— Action item —
Each time a line of the listing holds "failed", copy that line.
►
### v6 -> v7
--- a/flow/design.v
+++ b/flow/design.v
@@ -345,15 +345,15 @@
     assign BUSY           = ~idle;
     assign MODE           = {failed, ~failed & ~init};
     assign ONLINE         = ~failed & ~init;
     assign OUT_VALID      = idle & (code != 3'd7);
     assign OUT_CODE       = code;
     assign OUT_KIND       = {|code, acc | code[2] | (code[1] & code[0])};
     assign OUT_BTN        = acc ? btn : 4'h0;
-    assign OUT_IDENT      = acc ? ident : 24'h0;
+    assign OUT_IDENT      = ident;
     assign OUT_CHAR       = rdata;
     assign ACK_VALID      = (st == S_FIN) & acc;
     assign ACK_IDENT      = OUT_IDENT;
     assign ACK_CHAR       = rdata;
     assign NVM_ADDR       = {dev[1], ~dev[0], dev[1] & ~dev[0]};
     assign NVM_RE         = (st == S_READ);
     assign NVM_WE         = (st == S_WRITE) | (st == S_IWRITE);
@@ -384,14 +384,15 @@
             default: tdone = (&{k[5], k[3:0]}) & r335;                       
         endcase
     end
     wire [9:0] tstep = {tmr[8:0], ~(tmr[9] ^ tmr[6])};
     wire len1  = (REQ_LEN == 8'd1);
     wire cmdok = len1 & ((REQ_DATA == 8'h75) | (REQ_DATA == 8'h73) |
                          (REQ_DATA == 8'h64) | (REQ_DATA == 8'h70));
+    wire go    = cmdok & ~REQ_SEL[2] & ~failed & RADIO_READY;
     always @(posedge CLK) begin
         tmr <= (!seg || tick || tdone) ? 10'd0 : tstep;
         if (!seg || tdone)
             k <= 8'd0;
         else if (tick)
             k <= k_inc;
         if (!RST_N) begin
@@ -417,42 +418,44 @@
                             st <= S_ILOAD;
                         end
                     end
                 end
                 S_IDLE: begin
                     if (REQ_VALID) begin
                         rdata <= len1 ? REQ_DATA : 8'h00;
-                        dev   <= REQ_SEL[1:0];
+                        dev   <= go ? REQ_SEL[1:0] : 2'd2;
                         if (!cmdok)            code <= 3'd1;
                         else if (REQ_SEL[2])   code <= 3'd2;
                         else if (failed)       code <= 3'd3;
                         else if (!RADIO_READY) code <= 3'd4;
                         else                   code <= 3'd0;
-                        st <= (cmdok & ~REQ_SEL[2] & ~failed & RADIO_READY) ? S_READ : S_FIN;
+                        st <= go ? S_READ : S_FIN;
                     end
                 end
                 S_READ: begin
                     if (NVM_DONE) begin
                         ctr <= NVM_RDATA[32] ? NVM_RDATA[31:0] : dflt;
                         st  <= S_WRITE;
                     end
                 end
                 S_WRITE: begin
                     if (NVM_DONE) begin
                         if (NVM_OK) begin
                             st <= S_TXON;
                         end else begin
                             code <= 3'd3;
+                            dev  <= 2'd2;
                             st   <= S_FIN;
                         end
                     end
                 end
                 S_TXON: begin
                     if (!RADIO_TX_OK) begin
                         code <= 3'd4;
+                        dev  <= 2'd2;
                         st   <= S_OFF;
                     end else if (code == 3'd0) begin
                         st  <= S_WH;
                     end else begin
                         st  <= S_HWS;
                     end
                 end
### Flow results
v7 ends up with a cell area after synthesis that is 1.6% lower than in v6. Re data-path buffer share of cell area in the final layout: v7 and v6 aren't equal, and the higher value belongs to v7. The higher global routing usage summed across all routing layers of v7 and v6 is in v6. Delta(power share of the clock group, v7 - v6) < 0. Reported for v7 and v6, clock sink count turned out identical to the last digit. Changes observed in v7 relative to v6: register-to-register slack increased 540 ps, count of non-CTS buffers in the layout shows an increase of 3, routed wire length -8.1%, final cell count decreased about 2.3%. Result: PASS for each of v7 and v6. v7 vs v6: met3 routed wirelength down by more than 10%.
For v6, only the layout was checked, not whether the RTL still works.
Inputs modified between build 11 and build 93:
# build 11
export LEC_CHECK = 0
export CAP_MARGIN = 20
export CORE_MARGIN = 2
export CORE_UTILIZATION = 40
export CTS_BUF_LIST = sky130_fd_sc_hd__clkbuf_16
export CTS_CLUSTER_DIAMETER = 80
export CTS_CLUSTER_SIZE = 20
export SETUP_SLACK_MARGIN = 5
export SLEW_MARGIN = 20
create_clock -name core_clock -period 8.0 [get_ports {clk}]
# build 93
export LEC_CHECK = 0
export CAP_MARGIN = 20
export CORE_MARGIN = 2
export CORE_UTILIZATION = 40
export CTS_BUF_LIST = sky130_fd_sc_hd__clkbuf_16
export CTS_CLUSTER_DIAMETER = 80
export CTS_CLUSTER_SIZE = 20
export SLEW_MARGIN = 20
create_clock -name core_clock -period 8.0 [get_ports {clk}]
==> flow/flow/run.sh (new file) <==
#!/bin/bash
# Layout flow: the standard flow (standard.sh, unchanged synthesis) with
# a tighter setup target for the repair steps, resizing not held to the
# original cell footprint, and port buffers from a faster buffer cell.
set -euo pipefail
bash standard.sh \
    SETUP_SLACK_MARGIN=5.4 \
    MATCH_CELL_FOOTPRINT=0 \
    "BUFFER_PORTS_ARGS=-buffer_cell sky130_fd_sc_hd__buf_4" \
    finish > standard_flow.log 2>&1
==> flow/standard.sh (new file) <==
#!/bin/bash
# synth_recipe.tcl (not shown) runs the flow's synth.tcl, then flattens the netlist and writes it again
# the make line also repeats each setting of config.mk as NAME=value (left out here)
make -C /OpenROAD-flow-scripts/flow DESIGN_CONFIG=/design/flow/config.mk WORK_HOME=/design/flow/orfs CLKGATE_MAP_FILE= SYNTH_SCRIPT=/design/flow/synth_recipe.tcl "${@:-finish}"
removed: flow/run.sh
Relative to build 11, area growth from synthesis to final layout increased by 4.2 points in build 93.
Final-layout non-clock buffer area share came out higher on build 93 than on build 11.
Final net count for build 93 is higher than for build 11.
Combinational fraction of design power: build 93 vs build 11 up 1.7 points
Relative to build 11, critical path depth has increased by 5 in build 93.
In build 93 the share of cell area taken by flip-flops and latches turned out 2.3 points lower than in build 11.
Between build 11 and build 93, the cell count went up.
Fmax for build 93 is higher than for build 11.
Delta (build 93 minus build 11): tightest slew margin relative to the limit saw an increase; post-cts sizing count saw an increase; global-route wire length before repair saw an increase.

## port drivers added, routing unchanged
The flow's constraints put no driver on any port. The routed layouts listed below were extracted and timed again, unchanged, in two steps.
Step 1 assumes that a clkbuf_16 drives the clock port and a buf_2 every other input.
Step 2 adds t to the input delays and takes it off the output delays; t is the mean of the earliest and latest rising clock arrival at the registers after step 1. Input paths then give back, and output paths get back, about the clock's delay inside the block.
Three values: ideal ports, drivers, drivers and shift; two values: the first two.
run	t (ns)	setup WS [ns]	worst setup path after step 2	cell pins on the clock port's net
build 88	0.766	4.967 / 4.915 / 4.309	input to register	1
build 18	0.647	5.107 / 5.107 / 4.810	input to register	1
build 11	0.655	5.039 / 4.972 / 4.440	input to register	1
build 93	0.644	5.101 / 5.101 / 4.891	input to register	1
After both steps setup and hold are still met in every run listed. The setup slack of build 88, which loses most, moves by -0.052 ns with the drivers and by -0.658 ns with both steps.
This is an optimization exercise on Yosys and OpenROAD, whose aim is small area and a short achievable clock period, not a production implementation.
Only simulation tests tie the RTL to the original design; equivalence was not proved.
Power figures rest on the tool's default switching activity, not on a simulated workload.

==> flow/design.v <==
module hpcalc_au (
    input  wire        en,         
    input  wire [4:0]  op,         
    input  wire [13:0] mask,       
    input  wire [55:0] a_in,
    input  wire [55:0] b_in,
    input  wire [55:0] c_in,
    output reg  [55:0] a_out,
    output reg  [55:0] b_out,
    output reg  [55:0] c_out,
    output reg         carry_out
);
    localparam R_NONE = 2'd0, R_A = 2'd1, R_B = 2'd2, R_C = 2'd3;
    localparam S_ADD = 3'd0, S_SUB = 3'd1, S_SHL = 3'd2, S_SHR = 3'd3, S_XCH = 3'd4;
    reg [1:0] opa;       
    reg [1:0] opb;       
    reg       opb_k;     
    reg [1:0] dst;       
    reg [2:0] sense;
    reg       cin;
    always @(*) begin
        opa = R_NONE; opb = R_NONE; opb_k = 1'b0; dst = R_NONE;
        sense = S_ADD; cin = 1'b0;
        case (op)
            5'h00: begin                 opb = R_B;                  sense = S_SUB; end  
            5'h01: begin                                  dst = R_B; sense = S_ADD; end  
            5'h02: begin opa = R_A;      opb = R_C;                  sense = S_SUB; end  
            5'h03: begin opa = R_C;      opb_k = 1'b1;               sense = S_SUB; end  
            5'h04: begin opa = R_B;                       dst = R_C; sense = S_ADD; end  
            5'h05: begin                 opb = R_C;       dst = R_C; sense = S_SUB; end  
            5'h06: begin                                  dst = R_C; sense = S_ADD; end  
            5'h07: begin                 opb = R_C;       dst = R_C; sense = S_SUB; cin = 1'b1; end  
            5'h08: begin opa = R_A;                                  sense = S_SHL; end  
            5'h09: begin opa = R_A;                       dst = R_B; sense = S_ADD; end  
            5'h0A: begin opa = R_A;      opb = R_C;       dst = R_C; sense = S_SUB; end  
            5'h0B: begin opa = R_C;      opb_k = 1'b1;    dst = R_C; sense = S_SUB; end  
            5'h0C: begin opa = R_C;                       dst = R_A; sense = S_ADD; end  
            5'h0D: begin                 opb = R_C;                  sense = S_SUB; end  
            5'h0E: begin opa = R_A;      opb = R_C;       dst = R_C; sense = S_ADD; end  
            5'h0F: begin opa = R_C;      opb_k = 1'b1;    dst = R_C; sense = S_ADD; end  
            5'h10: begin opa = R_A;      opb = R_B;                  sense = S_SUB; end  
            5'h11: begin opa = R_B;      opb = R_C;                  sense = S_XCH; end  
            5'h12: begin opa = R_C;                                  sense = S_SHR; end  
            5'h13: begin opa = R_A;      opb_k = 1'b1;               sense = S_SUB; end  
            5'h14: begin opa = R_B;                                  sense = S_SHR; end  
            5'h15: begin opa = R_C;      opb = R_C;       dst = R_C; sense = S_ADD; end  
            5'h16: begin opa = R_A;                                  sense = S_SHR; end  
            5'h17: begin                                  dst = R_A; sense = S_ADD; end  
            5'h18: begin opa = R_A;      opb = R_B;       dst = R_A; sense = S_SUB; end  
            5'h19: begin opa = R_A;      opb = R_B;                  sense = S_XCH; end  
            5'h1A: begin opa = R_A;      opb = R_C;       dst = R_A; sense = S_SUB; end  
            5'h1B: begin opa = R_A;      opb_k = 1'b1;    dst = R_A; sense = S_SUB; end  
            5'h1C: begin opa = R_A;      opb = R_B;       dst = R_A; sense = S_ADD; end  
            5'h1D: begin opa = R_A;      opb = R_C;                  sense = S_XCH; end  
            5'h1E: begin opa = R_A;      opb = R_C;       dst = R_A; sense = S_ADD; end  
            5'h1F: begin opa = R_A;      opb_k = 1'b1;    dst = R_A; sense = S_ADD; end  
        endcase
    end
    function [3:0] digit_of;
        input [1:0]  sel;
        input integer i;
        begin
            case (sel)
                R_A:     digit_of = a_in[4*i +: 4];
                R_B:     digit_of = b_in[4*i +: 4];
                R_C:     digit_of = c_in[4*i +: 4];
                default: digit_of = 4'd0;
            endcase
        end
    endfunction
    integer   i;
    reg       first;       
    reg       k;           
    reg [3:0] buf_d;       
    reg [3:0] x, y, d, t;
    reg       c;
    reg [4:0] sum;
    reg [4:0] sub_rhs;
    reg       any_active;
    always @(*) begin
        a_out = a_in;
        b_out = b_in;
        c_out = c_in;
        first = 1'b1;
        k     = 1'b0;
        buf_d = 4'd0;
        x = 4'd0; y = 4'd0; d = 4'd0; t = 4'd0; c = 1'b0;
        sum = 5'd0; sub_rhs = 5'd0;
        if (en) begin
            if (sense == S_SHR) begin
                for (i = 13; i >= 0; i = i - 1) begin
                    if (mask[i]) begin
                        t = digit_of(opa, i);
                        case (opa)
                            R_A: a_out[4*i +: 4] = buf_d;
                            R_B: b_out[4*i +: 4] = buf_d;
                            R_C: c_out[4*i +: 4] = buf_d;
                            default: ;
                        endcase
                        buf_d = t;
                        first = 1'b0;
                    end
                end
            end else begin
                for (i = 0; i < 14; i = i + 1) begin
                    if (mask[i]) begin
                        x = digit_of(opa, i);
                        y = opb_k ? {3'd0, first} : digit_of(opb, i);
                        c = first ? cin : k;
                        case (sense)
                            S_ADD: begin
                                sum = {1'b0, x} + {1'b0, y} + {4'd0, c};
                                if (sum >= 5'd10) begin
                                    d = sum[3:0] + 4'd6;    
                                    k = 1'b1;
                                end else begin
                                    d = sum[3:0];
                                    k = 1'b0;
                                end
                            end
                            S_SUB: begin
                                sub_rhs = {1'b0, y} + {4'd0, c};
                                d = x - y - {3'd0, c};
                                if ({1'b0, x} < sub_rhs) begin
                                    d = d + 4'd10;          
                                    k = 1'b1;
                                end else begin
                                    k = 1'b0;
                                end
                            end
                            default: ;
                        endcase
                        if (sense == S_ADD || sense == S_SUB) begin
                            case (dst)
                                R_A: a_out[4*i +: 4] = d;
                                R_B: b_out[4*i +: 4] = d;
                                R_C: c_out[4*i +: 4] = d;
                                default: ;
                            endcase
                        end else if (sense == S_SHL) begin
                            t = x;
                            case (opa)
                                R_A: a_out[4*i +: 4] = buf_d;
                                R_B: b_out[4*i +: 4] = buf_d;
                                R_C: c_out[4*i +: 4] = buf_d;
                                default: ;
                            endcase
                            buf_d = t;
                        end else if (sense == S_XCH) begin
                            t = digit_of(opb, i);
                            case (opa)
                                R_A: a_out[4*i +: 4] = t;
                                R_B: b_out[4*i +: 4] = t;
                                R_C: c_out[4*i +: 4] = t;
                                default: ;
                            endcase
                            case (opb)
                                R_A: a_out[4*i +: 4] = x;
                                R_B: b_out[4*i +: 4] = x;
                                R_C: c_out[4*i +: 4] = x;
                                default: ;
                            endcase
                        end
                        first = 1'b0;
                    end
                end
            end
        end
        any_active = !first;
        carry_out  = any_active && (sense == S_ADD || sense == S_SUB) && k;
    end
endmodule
◄
►
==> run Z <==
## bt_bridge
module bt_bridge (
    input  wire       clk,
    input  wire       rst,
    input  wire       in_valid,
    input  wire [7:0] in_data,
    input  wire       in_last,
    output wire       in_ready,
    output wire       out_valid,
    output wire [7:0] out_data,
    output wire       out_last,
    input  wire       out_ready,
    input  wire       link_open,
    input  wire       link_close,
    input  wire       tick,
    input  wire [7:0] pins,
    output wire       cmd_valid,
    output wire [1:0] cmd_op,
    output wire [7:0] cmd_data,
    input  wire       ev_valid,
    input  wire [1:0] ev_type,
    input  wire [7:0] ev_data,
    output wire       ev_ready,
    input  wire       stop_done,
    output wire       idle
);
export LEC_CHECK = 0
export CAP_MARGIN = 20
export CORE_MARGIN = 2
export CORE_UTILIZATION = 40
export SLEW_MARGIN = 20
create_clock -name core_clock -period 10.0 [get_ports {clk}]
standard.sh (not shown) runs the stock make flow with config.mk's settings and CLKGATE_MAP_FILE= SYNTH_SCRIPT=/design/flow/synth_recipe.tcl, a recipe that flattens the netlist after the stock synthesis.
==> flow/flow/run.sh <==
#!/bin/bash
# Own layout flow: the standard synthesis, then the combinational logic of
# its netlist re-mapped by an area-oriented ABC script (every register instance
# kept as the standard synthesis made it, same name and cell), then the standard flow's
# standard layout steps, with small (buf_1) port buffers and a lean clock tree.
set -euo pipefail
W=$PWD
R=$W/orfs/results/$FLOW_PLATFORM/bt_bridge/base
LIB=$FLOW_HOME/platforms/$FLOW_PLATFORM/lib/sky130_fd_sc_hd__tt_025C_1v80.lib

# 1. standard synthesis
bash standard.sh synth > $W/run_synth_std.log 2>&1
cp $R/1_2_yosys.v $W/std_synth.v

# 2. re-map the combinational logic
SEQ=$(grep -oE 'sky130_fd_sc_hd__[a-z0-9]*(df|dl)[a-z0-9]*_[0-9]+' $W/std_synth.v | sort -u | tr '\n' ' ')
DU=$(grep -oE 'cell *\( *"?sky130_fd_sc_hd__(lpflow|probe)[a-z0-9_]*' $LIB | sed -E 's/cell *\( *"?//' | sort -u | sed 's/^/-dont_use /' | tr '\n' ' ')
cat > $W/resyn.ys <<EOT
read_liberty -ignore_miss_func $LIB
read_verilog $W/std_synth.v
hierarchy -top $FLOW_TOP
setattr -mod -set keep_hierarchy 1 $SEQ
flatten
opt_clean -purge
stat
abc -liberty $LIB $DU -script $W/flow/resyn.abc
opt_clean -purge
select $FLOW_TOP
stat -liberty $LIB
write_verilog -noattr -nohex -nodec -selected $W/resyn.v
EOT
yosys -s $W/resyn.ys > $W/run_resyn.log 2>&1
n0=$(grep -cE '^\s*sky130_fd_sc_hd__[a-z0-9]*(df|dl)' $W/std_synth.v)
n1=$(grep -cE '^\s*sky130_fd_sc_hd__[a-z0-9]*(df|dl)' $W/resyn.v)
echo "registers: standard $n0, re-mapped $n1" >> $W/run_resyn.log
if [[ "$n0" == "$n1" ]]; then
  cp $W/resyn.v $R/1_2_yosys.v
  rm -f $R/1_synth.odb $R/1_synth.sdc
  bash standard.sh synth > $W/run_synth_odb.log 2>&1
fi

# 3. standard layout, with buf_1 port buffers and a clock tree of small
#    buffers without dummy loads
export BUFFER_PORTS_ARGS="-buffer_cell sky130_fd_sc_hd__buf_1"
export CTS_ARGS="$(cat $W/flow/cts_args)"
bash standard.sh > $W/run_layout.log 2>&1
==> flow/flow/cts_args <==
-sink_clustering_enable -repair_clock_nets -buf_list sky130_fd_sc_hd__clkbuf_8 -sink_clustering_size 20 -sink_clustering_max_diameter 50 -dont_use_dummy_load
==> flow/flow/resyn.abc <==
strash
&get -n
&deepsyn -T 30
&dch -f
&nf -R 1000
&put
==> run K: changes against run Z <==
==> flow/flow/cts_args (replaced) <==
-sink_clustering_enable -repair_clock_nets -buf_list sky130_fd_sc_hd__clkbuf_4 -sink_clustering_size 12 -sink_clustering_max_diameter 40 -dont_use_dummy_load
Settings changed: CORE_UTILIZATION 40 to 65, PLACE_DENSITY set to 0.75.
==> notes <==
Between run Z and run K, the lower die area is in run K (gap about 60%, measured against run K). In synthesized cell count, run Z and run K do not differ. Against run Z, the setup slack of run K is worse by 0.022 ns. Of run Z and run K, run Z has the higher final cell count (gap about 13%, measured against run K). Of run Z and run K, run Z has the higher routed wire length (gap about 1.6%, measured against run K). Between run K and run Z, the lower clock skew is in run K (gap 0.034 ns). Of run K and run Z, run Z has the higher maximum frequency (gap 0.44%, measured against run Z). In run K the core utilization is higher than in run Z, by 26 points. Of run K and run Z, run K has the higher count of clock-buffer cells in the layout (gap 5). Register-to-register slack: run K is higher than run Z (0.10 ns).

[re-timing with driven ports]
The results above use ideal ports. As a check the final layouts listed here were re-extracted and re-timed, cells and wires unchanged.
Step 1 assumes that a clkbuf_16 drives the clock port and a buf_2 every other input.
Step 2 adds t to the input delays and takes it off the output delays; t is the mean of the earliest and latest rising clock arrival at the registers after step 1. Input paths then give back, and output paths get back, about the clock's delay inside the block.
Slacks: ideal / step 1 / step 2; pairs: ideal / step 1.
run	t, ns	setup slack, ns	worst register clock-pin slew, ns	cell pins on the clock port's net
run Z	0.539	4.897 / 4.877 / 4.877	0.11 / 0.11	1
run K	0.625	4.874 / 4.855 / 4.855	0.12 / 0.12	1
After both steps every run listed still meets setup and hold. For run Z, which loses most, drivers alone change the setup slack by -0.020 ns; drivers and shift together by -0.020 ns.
◄
— Response box —
     assign MODE           = {failed, ~failed & ~init};
     assign ONLINE         = ~failed & ~init;
+    wire go    = cmdok & ~REQ_SEL[2] & ~failed & RADIO_READY;
                         else if (failed)       code <= 3'd3;
-                        st <= (cmdok & ~REQ_SEL[2] & ~failed & RADIO_READY) ? S_READ : S_FIN;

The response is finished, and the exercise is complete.